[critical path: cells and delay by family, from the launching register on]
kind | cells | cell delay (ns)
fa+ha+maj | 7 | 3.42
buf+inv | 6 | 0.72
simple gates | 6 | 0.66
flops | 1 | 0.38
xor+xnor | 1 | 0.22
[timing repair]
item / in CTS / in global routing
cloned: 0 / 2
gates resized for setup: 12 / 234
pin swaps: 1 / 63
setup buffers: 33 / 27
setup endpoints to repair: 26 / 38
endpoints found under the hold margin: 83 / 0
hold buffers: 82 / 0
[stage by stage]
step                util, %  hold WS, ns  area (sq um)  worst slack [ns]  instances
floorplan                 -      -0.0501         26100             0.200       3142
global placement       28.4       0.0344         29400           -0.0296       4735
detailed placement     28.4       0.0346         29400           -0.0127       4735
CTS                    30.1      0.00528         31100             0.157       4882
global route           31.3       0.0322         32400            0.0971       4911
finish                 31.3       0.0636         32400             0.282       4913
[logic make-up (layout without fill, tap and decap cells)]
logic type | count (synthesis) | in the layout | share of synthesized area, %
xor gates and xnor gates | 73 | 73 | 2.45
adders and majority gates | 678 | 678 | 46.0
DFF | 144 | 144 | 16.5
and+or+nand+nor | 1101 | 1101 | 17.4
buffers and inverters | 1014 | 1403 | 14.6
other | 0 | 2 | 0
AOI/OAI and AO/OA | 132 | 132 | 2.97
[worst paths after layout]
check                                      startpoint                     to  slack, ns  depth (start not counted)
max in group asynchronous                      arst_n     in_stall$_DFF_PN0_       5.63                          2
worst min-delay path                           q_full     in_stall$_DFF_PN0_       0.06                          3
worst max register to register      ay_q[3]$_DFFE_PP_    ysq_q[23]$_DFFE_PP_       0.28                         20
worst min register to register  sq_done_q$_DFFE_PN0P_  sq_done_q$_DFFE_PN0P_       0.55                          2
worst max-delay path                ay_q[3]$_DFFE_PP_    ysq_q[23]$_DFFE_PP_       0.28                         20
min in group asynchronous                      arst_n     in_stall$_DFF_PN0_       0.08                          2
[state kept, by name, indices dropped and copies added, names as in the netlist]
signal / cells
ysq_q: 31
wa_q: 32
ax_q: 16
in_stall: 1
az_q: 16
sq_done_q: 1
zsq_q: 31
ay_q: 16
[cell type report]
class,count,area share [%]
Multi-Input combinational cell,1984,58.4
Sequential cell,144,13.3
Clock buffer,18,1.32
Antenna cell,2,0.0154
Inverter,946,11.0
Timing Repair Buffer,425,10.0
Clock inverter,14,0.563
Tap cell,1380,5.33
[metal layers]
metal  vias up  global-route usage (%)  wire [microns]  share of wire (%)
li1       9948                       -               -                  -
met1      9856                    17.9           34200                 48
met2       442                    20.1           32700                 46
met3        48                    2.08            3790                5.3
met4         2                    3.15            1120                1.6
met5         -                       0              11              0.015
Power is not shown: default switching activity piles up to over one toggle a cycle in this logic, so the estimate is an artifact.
_ _ _
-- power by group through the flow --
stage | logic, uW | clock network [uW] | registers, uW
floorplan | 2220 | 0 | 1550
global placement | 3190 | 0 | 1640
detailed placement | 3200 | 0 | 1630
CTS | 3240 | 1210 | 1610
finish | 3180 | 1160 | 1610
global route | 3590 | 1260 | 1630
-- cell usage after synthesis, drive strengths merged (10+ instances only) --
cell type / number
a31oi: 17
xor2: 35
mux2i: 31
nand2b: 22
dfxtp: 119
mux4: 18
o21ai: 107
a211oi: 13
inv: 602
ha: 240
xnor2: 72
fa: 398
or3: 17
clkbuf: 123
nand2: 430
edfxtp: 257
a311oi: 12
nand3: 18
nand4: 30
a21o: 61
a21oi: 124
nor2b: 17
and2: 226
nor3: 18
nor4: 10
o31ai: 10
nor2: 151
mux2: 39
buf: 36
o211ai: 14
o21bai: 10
_ _ _
**Task item**: As listed above, the lines from the line with "[state kept, by" to the line with "Power is not" are to be echoed exactly, with both ends included and nothing added.

**Exercise result**:
[state kept, by name, indices dropped and copies added, names as in the netlist]
signal / cells
ysq_q: 31
wa_q: 32
ax_q: 16
in_stall: 1
az_q: 16
sq_done_q: 1
zsq_q: 31
ay_q: 16
[cell type report]
class,count,area share [%]
Multi-Input combinational cell,1984,58.4
Sequential cell,144,13.3
Clock buffer,18,1.32
Antenna cell,2,0.0154
Inverter,946,11.0
Timing Repair Buffer,425,10.0
Clock inverter,14,0.563
Tap cell,1380,5.33
[metal layers]
metal  vias up  global-route usage (%)  wire [microns]  share of wire (%)
li1       9948                       -               -                  -
met1      9856                    17.9           34200                 48
met2       442                    20.1           32700                 46
met3        48                    2.08            3790                5.3
met4         2                    3.15            1120                1.6
met5         -                       0              11              0.015
Power is not shown: default switching activity piles up to over one toggle a cycle in this logic, so the estimate is an artifact.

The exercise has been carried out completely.